My goal is to show you that editing isn't scary. That it's helpful. That it makes a difference.
Normally, I use Word for my edits, allowing me to use margin comments along with inline edits to put together my thoughts. Because there are no margin edits here, I'm going to use two colors:
Red for inline edits, blue for comments.
Here now is a few paragraphs of "Sway" by Tracy Barnett, who is awesome.

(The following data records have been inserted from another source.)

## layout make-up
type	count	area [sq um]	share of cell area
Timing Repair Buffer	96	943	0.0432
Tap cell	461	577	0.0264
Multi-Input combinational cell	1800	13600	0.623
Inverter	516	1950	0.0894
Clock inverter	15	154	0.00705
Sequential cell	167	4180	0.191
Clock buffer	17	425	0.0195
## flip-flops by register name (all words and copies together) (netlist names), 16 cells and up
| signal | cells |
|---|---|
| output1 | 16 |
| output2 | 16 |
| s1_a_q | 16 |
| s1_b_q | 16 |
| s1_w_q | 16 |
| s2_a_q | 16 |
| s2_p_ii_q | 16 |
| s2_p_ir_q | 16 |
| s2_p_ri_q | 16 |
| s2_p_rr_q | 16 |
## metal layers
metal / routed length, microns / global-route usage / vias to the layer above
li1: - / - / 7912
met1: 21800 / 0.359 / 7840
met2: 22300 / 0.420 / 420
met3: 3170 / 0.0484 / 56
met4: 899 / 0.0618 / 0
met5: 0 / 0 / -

Some weak yellow light filtered through the trees. Gave me barely enough light to see
Wasn't for me to worry about much, though. (Then why did we just spend a paragraph talking about it? I'd flag these first two sentences for a re-write) The bigger part of my mind hung on to the plan of keeping one foot front of another, just moving forward. While that happened, I guess the smaller part of my mind kept on the same line it had been thinking, trying to figure how I could find her. Trying to figure what I'd do if couldn't. (Again, I'm flagging a lot of this paragraph because the "southernness" of the narrator is actually getting in my way of understanding the new information -- so it's about finding "her", whoever she is, and the narrator has been thinking about her since before the story started -- but now we're talking about how it takes a lot of mental power just to walk, so maybe "she" is less important since she's not front-and-center in the narrator's mind? What's the important part(s) of the paragraph that I should take away here?)

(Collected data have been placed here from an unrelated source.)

[src/rtl/sr04_meas_sequencer.sv]
// sr04_meas_sequencer: periodic start pulses, echo completion detect, clamped moving average,
// double-dabble BCD conversion with one-cycle result strobe.
module sr04_meas_sequencer #(
   parameter int unsigned CLK_HZ     = 100_000_000,
   parameter int unsigned PERIOD_MS  = 100,
   parameter int unsigned TIMEOUT_MS = 30,
   parameter int unsigned AVG_LOG2   = 2,
   parameter int unsigned MAX_CM     = 400
) (
   input  logic        clk,
   input  logic        rst,
   input  logic        enable,
   input  logic        echo,
   input  logic [23:0] distance,
   output logic        start,
   output logic [8:0]  dist_cm,
   output logic [11:0] dist_bcd,
   output logic        dist_valid,
   output logic        timeout,
   output logic        busy
);
   localparam int unsigned PERIOD_CYC  = CLK_HZ / 1000 * PERIOD_MS;
   localparam int unsigned TIMEOUT_CYC = CLK_HZ / 1000 * TIMEOUT_MS;
   localparam int PW = $clog2(PERIOD_CYC);
   localparam int TW = $clog2(TIMEOUT_CYC);
   localparam int CW = (TW > 4) ? TW : 4;
   localparam int N  = 1 << AVG_LOG2;
   localparam int SW = 9 + AVG_LOG2;

   typedef enum logic [2:0] {IDLE, WAIT_RISE, WAIT_FALL, SETTLE, SAMPLE, BCD, OUT} state_t;

   state_t        state_q, state_d;
   logic [2:0]    echo_q;
   logic          rise_q, fall_q;
   logic [PW-1:0] per_q;
   logic          tick;
   logic [CW-1:0] cnt_q, cnt_d;
   logic          first_q, first_d;
   logic [SW-1:0] sum_q, sum_d, new_sum;
   logic [AVG_LOG2-1:0] wp_q, wp_d;
   logic [8:0]    win_q [N];
   logic [8:0]    win_d [N];
   logic [8:0]    avg_q, avg_d, samp;
   logic [20:0]   dd_q, dd_d, adj;
   logic          start_q, start_d, timeout_q, timeout_d, valid_q, valid_d;
   logic [8:0]    dist_cm_q, dist_cm_d;
   logic [11:0]   dist_bcd_q, dist_bcd_d;

   assign tick       = enable && (per_q == PW'(PERIOD_CYC - 1));
   assign start      = start_q;
   assign timeout    = timeout_q;
   assign dist_valid = valid_q;
   assign dist_cm    = dist_cm_q;
   assign dist_bcd   = dist_bcd_q;
   assign busy       = state_q != IDLE;

   always_comb begin
      samp    = (distance > 24'(MAX_CM)) ? 9'(MAX_CM) : distance[8:0];
      new_sum = first_q ? SW'(samp) << AVG_LOG2 : sum_q + SW'(samp) - SW'(win_q[wp_q]);
      adj     = dd_q;
      for (int k = 0; k < 3; k++)
         adj[9+4*k +: 4] = (dd_q[9+4*k +: 4] >= 4'd5) ? dd_q[9+4*k +: 4] + 4'd3 : dd_q[9+4*k +: 4];
   end

   always_comb begin
      state_d    = state_q;
      cnt_d      = cnt_q;
      first_d    = first_q;
      sum_d      = sum_q;
      wp_d       = wp_q;
      win_d      = win_q;
      avg_d      = avg_q;
      dd_d       = dd_q;
      start_d    = 1'b0;
      timeout_d  = 1'b0;
      valid_d    = 1'b0;
      dist_cm_d  = dist_cm_q;
      dist_bcd_d = dist_bcd_q;
      case (state_q)
         IDLE: if (tick) begin
            start_d = 1'b1;
            cnt_d   = '0;
            state_d = WAIT_RISE;
         end
         WAIT_RISE, WAIT_FALL: begin
            cnt_d = cnt_q + 1'b1;
            // timeout has priority over an edge arriving on the same cycle
            if (cnt_q == CW'(TIMEOUT_CYC - 1)) begin
               timeout_d = 1'b1;
               state_d   = IDLE;
            end else if (state_q == WAIT_RISE && rise_q) begin
               state_d = WAIT_FALL;
            end else if (state_q == WAIT_FALL && fall_q) begin
               cnt_d   = '0;
               state_d = SETTLE;
            end
         end
         SETTLE: begin
            cnt_d   = (cnt_q == CW'(3)) ? '0 : cnt_q + 1'b1;
            state_d = (cnt_q == CW'(3)) ? SAMPLE : SETTLE;
         end
         SAMPLE: begin
            for (int i = 0; i < N; i++)
               if (first_q || AVG_LOG2'(i) == wp_q) win_d[i] = samp;
            wp_d    = first_q ? '0 : wp_q + 1'b1;
            first_d = 1'b0;
            sum_d   = new_sum;
            avg_d   = 9'(new_sum >> AVG_LOG2);
            dd_d    = {12'd0, 9'(new_sum >> AVG_LOG2)};
            cnt_d   = '0;
            state_d = BCD;
         end
         BCD: begin
            dd_d  = {adj[19:0], 1'b0};
            cnt_d = cnt_q + 1'b1;
            if (cnt_q == CW'(8)) begin
               cnt_d      = '0;
               valid_d    = 1'b1;
               dist_cm_d  = avg_q;
               dist_bcd_d = adj[19:8];
               state_d    = OUT;
            end
         end
         OUT:     state_d = IDLE;
         default: state_d = IDLE;
      endcase
   end

   always_ff @(posedge clk or negedge rst) begin
      if (!rst) begin
         state_q    <= IDLE;
         echo_q     <= '0;
         rise_q     <= 1'b0;
         fall_q     <= 1'b0;
         per_q      <= '0;
         cnt_q      <= '0;
         first_q    <= 1'b1;
         sum_q      <= '0;
         wp_q       <= '0;
         win_q      <= '{default: '0};
         avg_q      <= '0;
         dd_q       <= '0;
         start_q    <= 1'b0;
         timeout_q  <= 1'b0;
         valid_q    <= 1'b0;
         dist_cm_q  <= '0;
         dist_bcd_q <= '0;
      end else begin
         state_q    <= state_d;
         echo_q     <= {echo_q[1:0], echo};
         rise_q     <= echo_q[1] & ~echo_q[2];
         fall_q     <= ~echo_q[1] & echo_q[2];
         per_q      <= (!enable || per_q == PW'(PERIOD_CYC - 1)) ? '0 : per_q + 1'b1;
         cnt_q      <= cnt_d;
         first_q    <= first_d;
         sum_q      <= sum_d;
         wp_q       <= wp_d;
         win_q      <= win_d;
         avg_q      <= avg_d;
         dd_q       <= dd_d;
         start_q    <= start_d;
         timeout_q  <= timeout_d;
         valid_q    <= valid_d;
         dist_cm_q  <= dist_cm_d;
         dist_bcd_q <= dist_bcd_d;
      end
   end
endmodule

[config.mk]
export PLATFORM = sky130hd
export DESIGN_NAME = sr04_meas_sequencer
export DESIGN_NICKNAME = d
export VERILOG_FILES = /design/src/rtl/sr04_meas_sequencer.sv
export SDC_FILE = /design/constraint.sdc
export NUM_CORES = 1
export LEC_CHECK = 0
export BUFFER_PORTS_ARGS = -buffer_cell sky130_fd_sc_hd__buf_2
export CAP_MARGIN = 15
export CORE_MARGIN = 2
export CORE_UTILIZATION = 45
export DETAILED_ROUTE_END_ITERATION = 6
export GPL_TIMING_DRIVEN = 0
export PLACE_DENSITY_LB_ADDON = 0.15
export SYNTH_ARGS = -nofsm -noshare
export SYNTH_HDL_FRONTEND = slang
export SYNTH_SLANG_ARGS = --single-unit
[constraint.sdc]
create_clock -name clk -period 11.1 [get_ports clk]
set_clock_uncertainty 0.15 [all_clocks]
set_input_delay 2.22 -clock clk [delete_from_list [all_inputs] [get_ports clk]]
set_output_delay 2.22 -clock clk [all_outputs]
set_load 0.05 [all_outputs]
==> results of run 1 <==
-- logic make-up after synthesis --
logic type	Yosys count	synth area share (%)
AO/OA/AOI/OAI	188	14.4
XOR/XNOR	36	4.06
adder cells (fa/ha/maj)	33	6.19
buffers and inverters	79	4.03
flip-flops	149	48.0
multiplexers	15	3.47
AND/OR/NAND/NOR	312	19.8
-- cell usage after synthesis (12+ instances only) --
master | count | share of area, %
nor4_1 | 13 | 1.0
nor3_1 | 21 | 1.4
a21oi_1 | 23 | 1.5
dfrtp_1 | 148 | 48
a21o_1 | 13 | 1.3
nand4_1 | 15 | 1.2
inv_1 | 46 | 2.2
nor2_1 | 57 | 2.8
o21ai_0 | 70 | 4.5
nand3_1 | 25 | 1.6
clkbuf_1 | 26 | 1.3
o21ai_1 | 38 | 2.5
nand2_1 | 110 | 5.3
xnor2_1 | 13 | 1.5
xor2_1 | 23 | 2.6
ha_1 | 24 | 3.9
and3_1 | 12 | 0.97
-- report_power, final --
| part | leakage (nW) | switching, mW | internal, mW |
|---|---|---|---|
| Clock | 0.273 | 0.233 | 0.327 |
| Combinational | 2.09 | 0.0150 | 0.00621 |
| Sequential | 1.72 | 0.00160 | 0.545 |
-- area by class of cell --
class                   count  area [um^2]  share of cell area, %
flip-flops and latches    149         3730                   41.9
clock inverters            10         97.6                   1.10
well taps                 225          282                   3.16
multi-input cells         584         3720                   41.7
inverters                  46          173                   1.94
plain buffers              33          140                   1.57
clock buffers              22          474                   5.32
repair buffers             53          294                   3.30
-- path summary, 6_finish.rpt --
| kind | from | end | slack [ps] | cells past startpoint |
|---|---|---|---|---|
| min in group asynchronous | rst | cnt_q[12]$_DFFE_PN0P_ | 1630 | 1 |
| worst max register to register | wp_q[0]$_DFFE_PN0P_ | sum_q[8]$_DFFE_PN0P_ | 7040 | 11 |
| max in group asynchronous | rst | win_q[26]$_DFFE_PN0P_ | 8340 | 2 |
| worst min register to register | echo_q[0]$_DFF_PN0_ | echo_q[1]$_DFF_PN0_ | 250 | 0 |
| worst max-delay path | distance[1] | sum_q[8]$_DFFE_PN0P_ | 4810 | 14 |
| worst min-delay path | echo_q[0]$_DFF_PN0_ | echo_q[1]$_DFF_PN0_ | 250 | 0 |
-- critical path, cell delays in order --
cell,delay (ps)
buf_2,130
o41ai_1,570
nand2_1,100
a31oi_1,710
nand2_1,340
fa_1,580
inv_1,60
fa_1,470
a211oi_1,350
o21ai_0,210
a31oi_1,230
xor2_1,80
mux2_2,280
o21ai_0,140
-- registers in the layout, indices dropped and copies added (netlist names) --
| register | flops |
|---|---|
| dd_q | 21 |
| wp_q | 2 |
| first_q | 1 |
| start | 1 |
| state_q | 3 |
| dist_valid | 1 |
| per_q | 24 |
| dist_bcd | 12 |
| timeout | 1 |
| cnt_q | 22 |
| sum_q | 11 |
| win_q | 36 |
| rise_q | 1 |
| dist_cm | 9 |
| echo_q | 3 |
| fall_q | 1 |
-- through the flow --
step / total power, mW / hold WS [ps]
after floorplan: 0.559 / 181
after global placement: 0.577 / 223
after detailed placement: 0.579 / 227
after CTS: 1.14 / 246
after global routing: 1.17 / 253
final: 1.13 / 245
-- metal layers --
metal / wire length (um) / vias up / global-route usage (%)
met5: 0 / - / 0
met4: 264 / 0 / 6.31
met3: 712 / 18 / 4.41
met2: 7940 / 128 / 30.7
met1: 8590 / 2959 / 29.8
li1: - / 2995 / -
==> impl_metrics.env, run 1 <==
export IMPL_finalWorstSetupSlack_ps=4810
export IMPL_drcViolationCount=0
export IMPL_coreArea_mm2=0.0171
export IMPL_start_util_pct=45.5
export IMPL_maxCapViolCount=0
export IMPL_layout_common_cells="dfrtp_1 (148), nand2_1 (110), o21ai_0 (70)"
export IMPL_synth_edf_count=0
export IMPL_synth_seq_area_share_pct=48.0
export IMPL_path_max_fanout=9
export IMPL_fin_area_mm2=0.00891
export IMPL_relSlewSlack_pct=40.1
export IMPL_nets=945
export IMPL_rsz0062_at_grt="false"
export IMPL_netlist_area_mm2=0.00776
export IMPL_area_growth_pct=14.8
export IMPL_arrival_ps=6480
export IMPL_synthCells=812
export IMPL_criticalPathCategory="input port to flip-flop"
export IMPL_dp_cells=1090
export IMPL_yosys_warnings=0
export IMPL_cts_tree="done"
export IMPL_row_count=48
export IMPL_vias=6100
export IMPL_fp_dieW_um=135
export IMPL_p_per_area_mw_per_mm2=127
export IMPL_end_kind="flip-flop"
export IMPL_grt_util_all_layers_pct=20.4
export IMPL_synth_avg_cell_area_um2=9.56
export IMPL_power_leakage_nw=4.08
export IMPL_globalplace_congestion=0.848
export IMPL_post_dp_cell_area_mm2=0.00834
export IMPL_fillers=1608
export IMPL_dp_slack_ps=4280
export IMPL_synth_cell_types=63
export IMPL_clock_path_buffers=2
export IMPL_worstMarginPinSlew_ps=894
export IMPL_diodes=0
export IMPL_io_buffers=52
export IMPL_synth_seq_cells=149
export IMPL_hold_viol_final=0
export IMPL_initialDrtViolationCount=368
export IMPL_cts_setup_buffers=0
export IMPL_viasPerCell=5.44
export IMPL_wire_per_inst_um=15.6
export IMPL_cts_root_buf="clkbuf_16"
export IMPL_clk_pin_slew_ps=60
export IMPL_ctsHoldBuffers=0
export IMPL_dieArea_mm2=0.0183
export IMPL_drt_pass1_iter_count=4
export IMPL_setup_tns_ps=0
export IMPL_outcome="finished clean"
export IMPL_hp_class="flip-flop to flip-flop"
export IMPL_clkSinkCount=149
export IMPL_clock_latency_ps=430
export IMPL_critPathLaunchType="input port"
export IMPL_ctsResizeCount=0
export IMPL_antenna_left=0
export IMPL_mostFrequentLayoutCell="dfrtp_1"
export IMPL_fin_crit_sh_pct=56.6
export IMPL_layout_min_cycle_time_ps=6290
export IMPL_chipHeight_um=135
export IMPL_first_global_vias=5717
export IMPL_h_tree_depth=4
export IMPL_synth_fp_nets=873
export IMPL_numCtsBuffers=17
export IMPL_gr_total_overflow=0
export IMPL_drive_above_1_share_pct=12.9
export IMPL_place_hpwl_um=12400
export IMPL_crit_required_ps=11300
export IMPL_final_cells=1122
export IMPL_grt_max_degree=85
export IMPL_wl_um=17500
export IMPL_ys_async_sr_fraction_pct=100
export IMPL_peakVddDrop_v=0.000105
export IMPL_antenna_found_initial=0
export IMPL_post_route_util_pct=52.2
export IMPL_setup_violations=0
export IMPL_slew_viol_final=0
export IMPL_grt_pass1_wl_um=29300
export IMPL_timing_fmax_mhz=159
export IMPL_io_pins=53
export IMPL_yosys_most_used_dff="dfrtp_1"
(Power assumes the default switching activity.)
==> run 2, diff against run 1 <==
--- a/config.mk
+++ b/config.mk
@@ -5,6 +5,7 @@
 export SDC_FILE = /design/constraint.sdc
 export NUM_CORES = 1
 export LEC_CHECK = 0
+export ABC_AREA = 1
 export BUFFER_PORTS_ARGS = -buffer_cell sky130_fd_sc_hd__buf_2
 export CAP_MARGIN = 15
 export CORE_MARGIN = 2
==> constraint.sdc (replaced) <==
create_clock -name clk -period 5.8 [get_ports clk]
set_clock_uncertainty 0.15 [all_clocks]
set_input_delay 1.16 -clock clk [delete_from_list [all_inputs] [get_ports clk]]
set_output_delay 1.16 -clock clk [all_outputs]
set_load 0.05 [all_outputs]
==> run 2 against run 1 <==
Design area up 12%. Cell count up 37%. Register-to-register slack worse by 4800 ps. Clock power is 96% higher. First-iteration DRC count grew 46%. Combinational power rose by 110%. Synthesized cell count increased by 46%.
==> impl_metrics.env, run 2 <==
export IMPL_critPathSlowestCell="fa_1"
export IMPL_netlist_area_mm2=0.00878
export IMPL_antenna_found_initial=0
export IMPL_drcViolationCount=0
export IMPL_yosysMostFrequentCell="nand2_1"
export IMPL_setup_violations=0
export IMPL_intPower_mw=1.67
export IMPL_synth_area_leaders="dfrtp_1 (42%), nand2_1 (14%), inv_1 (6.2%)"
export IMPL_clock_latency_ps=430
export IMPL_end_kind="flip-flop"
export IMPL_grt_pass1_wl_um=37400
export IMPL_clkSinkCount=149
export IMPL_cp_common_cell="nand2_1"
export IMPL_cts_root_buf="clkbuf_16"
export IMPL_fillers=1953
export IMPL_synth_cell_types=38
export IMPL_initialDrtViolationCount=536
export IMPL_cts_setup_buffers=0
export IMPL_combPwrFrac_pct=2.0
export IMPL_synth_fp_nets=1245
export IMPL_worstMarginPinSlew_ps=738
export IMPL_largest_register_ffs=36
export IMPL_diodes=0
export IMPL_clkPwrFrac_pct=50.2
export IMPL_chipHeight_um=144
export IMPL_area_growth_pct=13.7
export IMPL_grt_util_all_layers_pct=23.1
export IMPL_synth_area_leader_cell="dfrtp_1"
export IMPL_synth_seq_area_share_pct=42.5
export IMPL_hp_start="echo_q[0]$_DFF_PN0_"
export IMPL_drt_pass1_iter_count=5
export IMPL_hold_viol_final=0
export IMPL_synth_top_cell_area_share_pct=42.2
export IMPL_h_tree_depth=4
export IMPL_wire_per_inst_um=14.6
export IMPL_fp_dieW_um=144
export IMPL_criticalPathCategory="input port to flip-flop"
export IMPL_mostFrequentLayoutCell="nand2_1"
export IMPL_ctsResizeCount=0
export IMPL_setup_tns_ps=0
export IMPL_power_total_mw=2.19
export IMPL_multi_input_area_mm2=0.00429
export IMPL_nets=1317
export IMPL_numCtsBuffers=17
export IMPL_synth_edf_count=0
export IMPL_crit_start="distance[15]"
export IMPL_wl_um=22400
export IMPL_worstRegToRegCells=14
export IMPL_coreArea_mm2=0.0193
export IMPL_crit_required_ps=5950
export IMPL_relSlewSlack_pct=50.8
export IMPL_pwr_share_seq_pct=47.8
export IMPL_synth_seq_cells=149
export IMPL_slew_viol_final=0
export IMPL_reg_top3="win_q x36, per_q x24, cnt_q x22"
export IMPL_io_pins=53
export IMPL_r2r_start="wp_q[1]$_DFFE_PN0P_"
export IMPL_whs_ps=218
export IMPL_globalplace_congestion=0.943
export IMPL_fin_crit_sh_pct=65.4
export IMPL_power_leakage_nw=5.10
export IMPL_ctsHoldBuffers=0
export IMPL_rsz0062_at_grt="false"
export IMPL_timing_fmax_mhz=263
export IMPL_start_util_pct=45.5
export IMPL_synth_avg_cell_area_um2=7.41
export IMPL_switchingPower_uw=517
export IMPL_io_buffers=52
export IMPL_dp_cells=1502
export IMPL_drive_above_1_share_pct=11.7
export IMPL_clk_pin_slew_ps=60
export IMPL_grt_max_degree=79
export IMPL_final_cells=1534
export IMPL_clock_path_buffers=2
export IMPL_gr_total_overflow=0
export IMPL_arrival_ps=3950
export IMPL_maxCapViolCount=0
export IMPL_ys_async_sr_fraction_pct=100
export IMPL_peakVddDrop_v=0.000181
export IMPL_place_hpwl_um=16400
export IMPL_layout_common_cells="nand2_1 (320), dfrtp_1 (148), inv_1 (144)"
export IMPL_cts_tree="done"
export IMPL_dieArea_mm2=0.0206
export IMPL_finalWorstSetupSlack_ps=2000
export IMPL_viasPerCell=5.09
export IMPL_dp_slack_ps=1570
export IMPL_seqCellArea_mm2=0.00373
export IMPL_yosys_warnings=0
export IMPL_swShare_pct=23.6
export IMPL_antenna_left=0
export IMPL_path_max_fanout=7
export IMPL_critPathLaunchType="input port"
export IMPL_yosys_most_used_dff="dfrtp_1"
export IMPL_hp_class="flip-flop to flip-flop"
export IMPL_p_per_area_mw_per_mm2=219
export IMPL_cp_slowest_stage_delay_ps=560
export IMPL_holdPathStages=0
export IMPL_first_global_vias=7365
export IMPL_crit_chain="buf_2 > inv_1 > nand2_1 > nor2_1 > nand2_1 > nor2_1 > nand2_1 > nor2_1 > inv_1 > fa_1 > inv_1 > ha_1 > a21oi_1 > nand2_1 > nand2_1 > a21o_1 > nand3_1 > nand3_1 > nand2_1"
export IMPL_outcome="finished clean"
export IMPL_layout_min_cycle_time_ps=3800
export IMPL_vias=7802
export IMPL_synthTopCellsByCount="nand2_1 (320), dfrtp_1 (148), inv_1 (144)"
export IMPL_row_count=51
export IMPL_max_flop_register="win_q"
export IMPL_synthCells=1184
[run 2: cell types whose count changed in the layout (fill, tap and decap cells not counted), sizes merged, moves of 12 or more]
cell / change
o22ai: +24
inv: +110
clkbuf: -23
buf: +20
nor2: +91
nand3: +67
and3: -12
nor4: -14
nand2: +216
[run 2: kinds of logic after synthesis]
group	count (synthesis)	share of synthesized area [%]
flip-flops	149	42.5
buffers and inverters	185	8.64
XOR/XNOR	21	2.10
AND/OR/NAND/NOR	618	29.9
AO/OA/AOI/OAI	178	11.4
adder cells (fa/ha/maj)	33	5.47
[run 2: area by class of cell]
cell class                 instances  area share, %
inverter                         151           5.70
clock inverter                    14           1.38
clock buffer                      18           4.40
timing repair buffer              53           2.95
tap                              265           3.32
multi-input combinational        850           43.0
buffer                            34           1.89
sequential                       149           37.4
[run 2: worst max-delay path: cells and delay by family]
family | cells | cell delay, ps
adder cells (fa/ha/maj) | 2 | 910
AND/OR/NAND/NOR | 11 | 1240
buffers and inverters | 4 | 340
AO/OA/AOI/OAI | 2 | 290
[run 2: final timing paths]
kind                       slack (ps)                       to
hold / removal                    220      echo_q[1]$_DFF_PN0_
min in group asynchronous         630      per_q[12]$_DFF_PN0_
setup / recovery                 2000     sum_q[5]$_DFFE_PN0P_
hold reg to reg                   220      echo_q[1]$_DFF_PN0_
setup reg to reg                 2290     sum_q[5]$_DFFE_PN0P_
max in group asynchronous        4050  dist_bcd[0]$_DFFE_PN0P_
[run 2: routing by layer]
metal	GRT usage (%)	part of all wire (%)
met1	31.9	47
met2	37.1	47
met3	4.17	3.9
met4	6.91	2.0
met5	0	0
[run 2: power groups by stage]
stage	clock network [mW]	registers [mW]	logic (mW)
2_1_floorplan	0	1.06	0.0101
3_3_place_gp	0	1.06	0.0434
3_5_place_dp	0	1.06	0.0467
4_1_cts	1.12	1.04	0.0468
5_1_grt	1.16	1.05	0.0530
6_report	1.10	1.04	0.0443
[run 2: stage by stage]
step | cell area [um^2] | util [%]
2_1_floorplan | 8780 | -
3_3_place_gp | 9370 | 48.6
3_5_place_dp | 9400 | 48.8
4_1_cts | 9980 | 51.8
5_1_grt | 9980 | 51.8
6_report | 9980 | 51.8
==> run 3, diff against run 2 <==
==> constraint.sdc (replaced) <==
create_clock -name clk -period 3.6 [get_ports clk]
set_clock_uncertainty 0.15 [all_clocks]
set_input_delay 0.72 -clock clk [delete_from_list [all_inputs] [get_ports clk]]
set_output_delay 0.72 -clock clk [all_outputs]
set_load 0.05 [all_outputs]
==> run 3 against run 2 <==
Combinational power grew 61%. Routed wire length decreased by 0.27%. Worst setup slack got worse by 1700 ps. Largest power group unchanged. Non-clock buffer count shrank 1. Register-to-register slack lost 2000 ps. Clock power is 61% higher. Critical path depth unchanged. Via count increased by 0.53%. Hold slack worse by 25 ps. Critical path type unchanged. Global-route usage is the same.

Seemed it hadn't been long since I'd seen her last, though I couldn't say proper exactly how long. (The southern-isms are now getting ridiculous. The flavor of them should come across not ONLY in narration, but through the setting, which aside from trees and light, has gone so far unmentioned. There's more to a southern sound than some y'alls and shuckses and tarnations, right?) The start of it all stuck out bright in the center of my head. (You just spent a whole lot of words telling me that you were devoting a lot of mental power walking and a little mental power thinking about finding her, but now there's this third reserve of mental energy to power the memory of her? Do you want me to focus on the walking, her loss or the memory?) I
I sat up (weren't you running over? when were you seated?) , tried to clear my head. (this suggests you were confused or foggy or something that you haven't mentioned yet, and likely should, since I would love to know how you felt in addition to WHAT you felt) I wiped some more blood off of my face and looked to where I'd seen Emmy land. Nothing there. I shook my head to loose some cobwebs, and fell back down with the force of it. Last thing I saw that night was a small shape out in the field, walking away, east. "Emmy..." I tried to say, but the word died in my mouth and everything went all black. (I'm flagging the whole remainder of this paragraph because I have no idea what you're intending to say. What you've actually said is that there was blood on your face, you stood in the location where Emmy - now she has a name - should have been and she wasn't there, but somehow there was a shape in a field and it was walking away. The presumption here is that it's either Emmy or some kind of body-snatcher-slash-killer, but that's way unclear. A few setting details, maybe some context on the rest of the scene as this experience was happening to you, would better clarify where you want the reader's focus to be. Also, the progression of action - A to B to C seems really unclear - is it You were racking tools -> she screamed -> she hit the ground -> you were wiping blood from your eyes -> you ran over -> she was gone -> there's a shape in the field -> you said Emmy -> things go black ? Way too many things are unanswered for us to connect to the narrator and feel that sense of Emmy being important, of the narrator being in shock and/or driven on a quest to find her. This is rewrite territory.)
***
So that's my first pass editorially on a few paragraphs. I'm cutting it off there because I don't want this post getting too long, and the focus really is on how the editorial process works, rather than on this specific story. What I'd do next is attach the completed file (or however much we agreed upon editing) with comments and edits to an email, wherein I'd detail a few big broad concepts that Tracy can keep an eye out for when he rewrites and moves the story forward. For the sake of argument, let's pretend you're over my shoulder as I write that email.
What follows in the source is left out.